--- THE DATA ---
## config.mk

```make
export PLATFORM = sky130hd
export DESIGN_NAME = stage_writeback
export DESIGN_NICKNAME = d
export VERILOG_FILES = /design/src/rtl/stage_writeback_pkg.sv /design/src/rtl/stage_writeback_load_extend.sv /design/src/rtl/stage_writeback.sv
export SDC_FILE = /design/constraint.sdc
export NUM_CORES = 1
export LEC_CHECK = 0
export ABC_AREA = 1
export ABC_CLOCK_PERIOD_IN_PS = 2490
export BUFFER_PORTS_ARGS = -buffer_cell sky130_fd_sc_hd__buf_4
export CELL_PAD_IN_SITES_DETAIL_PLACEMENT = 0
export CELL_PAD_IN_SITES_GLOBAL_PLACEMENT = 1
export CORE_ASPECT_RATIO = 1.2
export CORE_MARGIN = 3
export CORE_UTILIZATION = 35
export DETAILED_ROUTE_END_ITERATION = 10
export PLACE_DENSITY_LB_ADDON = 0.05
export SYNTH_ARGS = -nofsm -noshare
export SYNTH_HDL_FRONTEND = slang
export SYNTH_SLANG_ARGS = --single-unit
export TNS_END_PERCENT = 10
```

## constraint.sdc

```tcl
create_clock -name clk -period 2.49 [get_ports clk]
set_input_delay 0.3735 -clock clk [delete_from_list [all_inputs] [get_ports clk]]
set_output_delay 0.3735 -clock clk [all_outputs]
set_load 0.05 [all_outputs]
```

## src/rtl/stage_writeback_pkg.sv

```systemverilog
// Shared core definitions for the writeback stage: rd source select,
// load funct3 codes and the captured M->W pipeline register layout.
package stage_writeback_pkg;

  typedef enum logic [1:0] {
    SRC_ALU  = 2'b00,
    SRC_LOAD = 2'b01,
    SRC_PC4  = 2'b10,
    SRC_CSR  = 2'b11
  } reg_src_e;

  localparam logic [2:0] F3_LB  = 3'b000;
  localparam logic [2:0] F3_LH  = 3'b001;
  localparam logic [2:0] F3_LW  = 3'b010;
  localparam logic [2:0] F3_LBU = 3'b100;
  localparam logic [2:0] F3_LHU = 3'b101;

  typedef struct packed {
    logic        valid;
    logic        reg_write;
    logic        csr_write;
    reg_src_e    reg_src;
    logic [2:0]  funct3;
    logic [4:0]  rd_addr;
    logic [11:0] csr_addr;
    logic [31:0] alu_result;
    logic [31:0] read_data;
    logic [31:0] pc_plus4;
    logic [31:0] csr_old;
  } wb_reg_t;

  function automatic logic [31:0] ext8(input logic [7:0] b, input logic sgn);
    return {{24{sgn & b[7]}}, b};
  endfunction

  function automatic logic [31:0] ext16(input logic [15:0] h, input logic sgn);
    return {{16{sgn & h[15]}}, h};
  endfunction

endpackage

```

## src/rtl/stage_writeback_load_extend.sv

```systemverilog
// Selects the addressed byte/halfword lane of a loaded word and
// sign- or zero-extends it according to the load funct3 code.
module load_extend
  import stage_writeback_pkg::*;
(
  input  logic [2:0]  funct3,
  input  logic [1:0]  addr,
  input  logic [31:0] word,
  output logic [31:0] value
);

  logic [7:0]  byte_lane;
  logic [15:0] half_lane;

  always_comb begin
    byte_lane = '0;
    case (addr)
      2'b00: byte_lane = word[7:0];
      2'b01: byte_lane = word[15:8];
      2'b10: byte_lane = word[23:16];
      2'b11: byte_lane = word[31:24];
      default: byte_lane = '0;
    endcase
  end

  // Halfword lane only looks at addr[1]; misaligned bit 0 is ignored.
  assign half_lane = addr[1] ? word[31:16] : word[15:0];

  always_comb begin
    value = word;
    case (funct3)
      F3_LB:   value = ext8(byte_lane, 1'b1);
      F3_LH:   value = ext16(half_lane, 1'b1);
      F3_LW:   value = word;
      F3_LBU:  value = ext8(byte_lane, 1'b0);
      F3_LHU:  value = ext16(half_lane, 1'b0);
      default: value = word;
    endcase
  end

endmodule

```

## src/rtl/stage_writeback.sv

```systemverilog
// Writeback stage: M->W pipeline register, rd result select, register/CSR
// write ports and the retired-instruction counter.
module stage_writeback
  import stage_writeback_pkg::*;
#(
  parameter int unsigned CNT_W = 64
) (
  input  logic              clk,
  input  logic              rst,
  input  logic              stall,
  input  logic              flush,
  input  logic              validM,
  input  logic              regWriteM,
  input  logic              csrWriteM,
  input  logic [1:0]        regSrcM,
  input  logic [2:0]        funct3M,
  input  logic [4:0]        rdAddrM,
  input  logic [11:0]       csrAddrM,
  input  logic [31:0]       aluResultM,
  input  logic [31:0]       readDataM,
  input  logic [31:0]       pcPlus4M,
  input  logic [31:0]       csrOldM,
  output logic [4:0]        rdAddrW,
  output logic              regWriteW,
  output logic [31:0]       rdW,
  output logic              csrWriteW,
  output logic [11:0]       csrAddrW,
  output logic [31:0]       csrResultW,
  output logic              validW,
  output logic [CNT_W-1:0]  instretW
);

  wb_reg_t          w_q;
  wb_reg_t          m_in;
  logic [CNT_W-1:0] instret_q;
  logic [31:0]      load_value;

  always_comb begin
    m_in            = '0;
    m_in.valid      = validM;
    m_in.reg_write  = regWriteM;
    m_in.csr_write  = csrWriteM;
    m_in.reg_src    = reg_src_e'(regSrcM);
    m_in.funct3     = funct3M;
    m_in.rd_addr    = rdAddrM;
    m_in.csr_addr   = csrAddrM;
    m_in.alu_result = aluResultM;
    m_in.read_data  = readDataM;
    m_in.pc_plus4   = pcPlus4M;
    m_in.csr_old    = csrOldM;
  end

  // Priority: rst > flush > stall > capture. The counter only advances on a
  // real capture of a valid instruction and wraps silently.
  always_ff @(posedge clk) begin
    if (rst) begin
      w_q       <= '0;
      instret_q <= '0;
    end else if (flush) begin
      w_q <= '0;
    end else if (!stall) begin
      w_q <= m_in;
      if (validM) instret_q <= instret_q + CNT_W'(1);
    end
  end

  load_extend u_load_extend (
    .funct3 (w_q.funct3),
    .addr   (w_q.alu_result[1:0]),
    .word   (w_q.read_data),
    .value  (load_value)
  );

  always_comb begin
    rdW = w_q.alu_result;
    case (w_q.reg_src)
      SRC_ALU:  rdW = w_q.alu_result;
      SRC_LOAD: rdW = load_value;
      SRC_PC4:  rdW = w_q.pc_plus4;
      SRC_CSR:  rdW = w_q.csr_old;
      default:  rdW = w_q.alu_result;
    endcase
  end

  assign rdAddrW    = w_q.rd_addr;
  assign validW     = w_q.valid;
  assign regWriteW  = w_q.reg_write & w_q.valid & (w_q.rd_addr != 5'd0);
  assign csrWriteW  = w_q.csr_write & w_q.valid;
  assign csrAddrW   = w_q.csr_addr;
  assign csrResultW = w_q.alu_result;
  assign instretW   = instret_q;

endmodule

```

# ---- After elaboration in Yosys (flattened, before gate mapping)
# Index checks and enable logic that the tools add are counted.
dict set report op_classes {
  add_sub_neg 1
  n_reduce_logical 6
  n_eq_ne 9
  n_mux 4
  bitwise_logic 5
}
# op count
set op_table {}
lappend op_table {{case mux 32 bit (4 select lines)} 2}
lappend op_table {{adder 64 x 1 -> 64 bit (second input constant)} 1}
lappend op_table {{case mux 8 bit (4 select lines)} 1}
lappend op_table {{two-way mux 16 bit} 1}
lappend op_table {{equality test 2 bit (second input constant)} 4}
lappend op_table {{equality test 3 bit (second input constant)} 2}
lappend op_table {{nonzero test 5 bit} 1}
lappend op_table {{equality test 2 x 1 -> 1 bit (second input constant)} 2}
lappend op_table {{logical NOT 2 bit} 2}
lappend op_table {{AND 1 bit} 3}
lappend op_table {{equality test 3 x 1 -> 1 bit (second input constant)} 1}
lappend op_table {{logical NOT 3 bit} 1}
lappend op_table {{AND reduction 3 bit} 1}
lappend op_table {{inverter 1 bit} 2}
lappend op_table {{OR reduction 2 bit} 1}
dict set report word_totals {
  wordCells 37
  out_inout_bits 148
  ff_bits 217
  inputBits 157
}

# ---- Depth between registers and ports, before layout
dict set report depth {
  word_depth 4
  depth_mapped 11
  depth_no_buf 11
}

# ---- Cells and area by module
# Synthesis repeated with hierarchy kept, for this count alone.
dict set report unflattened {
  cells_unflattened 1674
  area_unflattened_um2 10810.4
}
# mod area_each_um2 seq_area_each_um2 cells_per_inst n_inst
set modules_own_cells {}
lappend modules_own_cells {stage_writeback 10048.4 4344.2 1528 1}
lappend modules_own_cells {load_extend 762.0 0.0 146 1}

# ---- Worst setup path after synthesis
# OpenSTA, ideal clock, no wires.
dict set report synth_path {
  kind {register to output}
  start {register w_q (netlist bit csrResultW[1])}
  end {output port rdW[18]}
  required_ns 2.117
  path_buffers 1
  stages_incl_launch_ff 9
  t_arrival_ns 1.740
  setup_slack_ns 0.376
  path_cell_list {dfxtp_1 inv_2 o21ai_1 o211ai_1 nand2_1 nand2_2 buf_4 nand2_1 nand4_1}
}
dict set report synth_via {
  elab_chain_len 4
  word_cells_on_any_way 8
  classes_between {eq/ne: 3; mux: 4; reduce/logical: 1}
}
# item line_no
set synth_rtl {}
lappend synth_rtl {{from (decl)} stage_writeback.sv:33} ;# wb_reg_t w_q;
lappend synth_rtl {{from (signal assigned)} stage_writeback.sv:62} ;# w_q <= m_in;
lappend synth_rtl {{equality test 2 bit, or another cell as far along} stage_writeback_load_extend.sv:17} ;# case (addr)
lappend synth_rtl {{case mux 8 bit (4 select lines)} stage_writeback_load_extend.sv:17}
lappend synth_rtl {{case mux 32 bit (4 select lines) (*)} stage_writeback_load_extend.sv:31} ;# case (funct3)
lappend synth_rtl {{case mux 32 bit (4 select lines) (*)} stage_writeback.sv:76} ;# case (w_q.reg_src)
lappend synth_rtl {{to (decl)} stage_writeback.sv:25} ;# output logic [31:0] rdW,
# Every way passes the cells marked *; elsewhere a longest branch is shown, timed or not.

# ---- Worst setup path in the final report
dict set report layout_path {
  start {register w_q (netlist bit csrResultW[1])}
  end {output port rdW[10]}
}
# Same word-level chain as after synthesis.

==> impl_metrics.ini <==
[grt]
grt_pass1_vias = 11000
grt_max_degree = 174
grt_overflow_total = 0
track_usage_pct = 24.9
grt_pass1_wl_um = 63100
antenna_found_initial = 5

[route]
via_per_inst = 5.02
first_iter_violations = 794
drtPass1Iterations = 5
drc_errors = 0
drt-total-wl_um = 42300
ant_nets = 0
via_count = 11400
wl_per_cell_um = 18.7

[clocking]
ctsHoldBuffers = 0
htree_num_levels = 1
clk_pin_slew_ps = 60
clock_path_buffers = 3
cts.sinks = 217
root_buffer = clkbuf_16
cts_buffers = 26
clock_latency_ps = 540
cts_tree = yes

[placed_design]
port_buffers = 304
placed_area_um2 = 13000
gp_congestion = 0.929
place_hpwl_um = 30800

[timing]
tns_ps = -226
setup_viol = 11
period_share_pct = 102
post-route-min-period_ps = 2540
hold_viol_final = 0
fin_ws_ps = -48.9
drv_slew = 0
rsz0062_at_grt = yes
clock_skew_ps = 8.72
max_slew_margin_pct = 48.6
fmax_mhz = 394
tightest_slew_ps = 771

[setup_path]
timing.rr.end = instretW[56]
r2r_setup_slack_ps = 530
crit_arrival_ps = 2170
crit_required_ps = 2120
r2r_start = instretW[0]
startpoint = csrResultW[1]
worstSetupEndpoint = rdW[10]
end_kind = output port
crit_path_start_kind = flip-flop
r2r.worst_path.cells = 9
crit_fanout = 8
path_class = flip-flop to output port

[power]
total_power_mw = 8.60
p_sw_mw = 2.26
power_density_nw_per_um2 = 604
p_leak_nw = 6.01
intPower_mw = 6.34
switching_share_pct = 26.3
vdd_drop_max_mv = 0.476
clockPowerShare_pct = 45.7
seqPwrFrac_pct = 42.1
p_comb_share_pct = 12.2

[finish]
utilization_pct = 47.6
area_delta_synth_final_pct = 33.2
fin_area_um2 = 14200
nNetsFinal = 2008
drive_above_1_share_pct = 23.0

[floorplan]
row_count = 69
die_height_um = 197
core_um2 = 29900
dieWidth_um = 165
die_area_um2 = 32600
io_pins = 305
initial_core_util_pct = 35.7

[hold_path]
min_path_type = primary input to flip-flop

[synthesis]
synth_area_um2 = 10700
synth.top_cells.by_area = dfxtp_1 (41%), nand2_1 (18%), a21oi_1 (8.4%), nor2_1 (6.3%), nand3_1 (5.0%)
synth_area_per_cell_um2 = 6.60
yosysTopAreaCellShare_pct = 40.7
synth-seq-cells = 217
yosysWarnings = 0
synthCells = 1617
synth_fp_nets = 1775
synth_top_cell_by_area = dfxtp_1
synth.distinct_cells = 39
ys_seq_area_share_pct = 40.7

[run_status]
violations = negative setup slack
run_status = complete, but fails checks

[run]
max-cap-violations = 0
-- power by group through the flow --
| stage | clock network, mW | registers (mW) | logic [mW] |
|---|---|---|---|
| finish | 3.93 | 3.62 | 1.05 |
| global route | 4.15 | 3.63 | 1.13 |
| CTS | 4.00 | 3.62 | 1.03 |
| detailed placement | 0 | 3.70 | 0.991 |
| global placement | 0 | 3.69 | 0.989 |
| floorplan | 0 | 3.68 | 0.580 |
-- metal layers --
layer | part of all wire [%] | GRT usage (%) | vias to the layer above
li1 | - | - | 5689
met1 | 39 | 29.8 | 5260
met2 | 50 | 43.7 | 316
met3 | 6.7 | 5.79 | 77
met4 | 3.5 | 8.66 | 8
met5 | 0.13 | 0 | -
-- area by class of cell --
| type | instances | area (um^2) |
|---|---|---|
| diodes | 1 | 2.50 |
| clock buffers | 42 | 802 |
| clock inverters | 4 | 70.1 |
| fillers | 3197 | 15600 |
| inverters | 118 | 457 |
| multi-input cells | 1153 | 5360 |
| flip-flops and latches | 217 | 4360 |
| well taps | 390 | 488 |
| repair buffers | 334 | 2690 |
-- cells by family (layout without fill, tap and decap cells) --
kind of cell | count (synthesis) | in the layout | synth area share (%)
AOI/OAI and AO/OA | 257 | 257 | 12.8
xor gates and xnor gates | 7 | 7 | 0.574
adders and majority gates | 1 | 1 | 0.117
buffers and inverters | 249 | 498 | 10.5
DFF | 217 | 217 | 40.7
other | 0 | 1 | 0
and+or+nand+nor | 886 | 888 | 35.2
-- flip-flops by register name, indices dropped and copies added, names as in the netlist --
signal,count
validW,1
w_q,103
csrResultW,32
rdAddrW,5
instretW,64
csrAddrW,12
-- synth_stat cells, drive strengths merged --
cell and instances:
nand2 502, dfxtp 217, nor2 187, a21oi 180
inv 115, nand3 110, clkbuf 74, nand4 58
buf 57, o21ai 45, a211oi 20, nor3 20
o21a 4, xor2 4, clkinv 3, nor3b 3
xnor2 3, a21o 2, nand3b 2, nor4 2
o21bai 2, a221oi 1, and3 1, ha 1
o2111ai 1, o211ai 1, o311ai 1, or3 1
-- worst max-delay path: stages, from the launching register on --
cell      delay [ps]
dfxtp_4          400
inv_6             40
nand2_2           60
o21ai_2           50
o211ai_1         250
nand2_2          180
buf_6            190
nand2_2           50
nand2_1           50
nand4_1          160
buf_6            190
-- worst min path at each step --
stage                     cells past startpoint              to            from
after detailed placement                      2         w_q[66]         w_q[66]
after floorplan                               2         w_q[64]         w_q[64]
final                                         3      rdAddrW[1]      rdAddrM[1]
after CTS                                     3  csrResultW[31]  aluResultM[31]
after global placement                        2         w_q[66]         w_q[66]
after global routing                          3  csrResultW[30]  aluResultM[30]
-- repair_timing --
| item | 4_1_cts | 5_1_grt |
|---|---|---|
| gates resized for setup | 52 | 33 |
| setup endpoints to repair | 32 | 30 |
| setup buffers | 1 | 3 |
| pin swaps | 3 | 6 |
| gates cloned | 2 | 0 |
-- cells in the final DEF (no fill, tap or decap), types with 3 or more instances in the layout --
cell / netlist / layout
o21ai_1: 1 / 8
nor3_1: 17 / 17
dfxtp_1: 217 / 212
clkinv_2: 0 / 3
a211oi_1: 20 / 20
nand2_1: 500 / 490
nand4_1: 58 / 58
a21oi_1: 180 / 177
nor3b_1: 3 / 3
clkbuf_1: 74 / 8
buf_4: 50 / 300
nand2_2: 2 / 9
clkbuf_8: 0 / 7
buf_6: 0 / 27
buf_12: 0 / 6
nor2_4: 3 / 7
xnor2_1: 3 / 3
o21ai_0: 44 / 35
nand3_1: 106 / 105
nand3_2: 2 / 3
dfxtp_4: 0 / 3
nor2_1: 178 / 174
o21a_1: 4 / 3
inv_1: 109 / 106
nor2_2: 6 / 7
clkbuf_16: 0 / 27
xor2_1: 4 / 4
inv_2: 6 / 6
-- stage by stage --
| stage | setup slack (ps) | instances | hold slack, ps |
|---|---|---|---|
| 2_1_floorplan | 376 | 1617 | 441 |
| 5_1_grt | -124 | 2259 | 83.3 |
| 3_5_place_dp | -40.6 | 2206 | 453 |
| 4_1_cts | -57.8 | 2255 | 71.4 |
| 3_3_place_gp | -63.2 | 2206 | 452 |
| 6_report | -48.9 | 2259 | 88.4 |
No activity file was read; power rests on OpenSTA's default activity.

--- EXERCISE OBJECTIVE ---
Using the data above, show each line where "decl" occurs.

--- SOLUTION TO THE PROBLEM ---
lappend synth_rtl {{from (decl)} stage_writeback.sv:33} ;# wb_reg_t w_q;
lappend synth_rtl {{to (decl)} stage_writeback.sv:25} ;# output logic [31:0] rdW,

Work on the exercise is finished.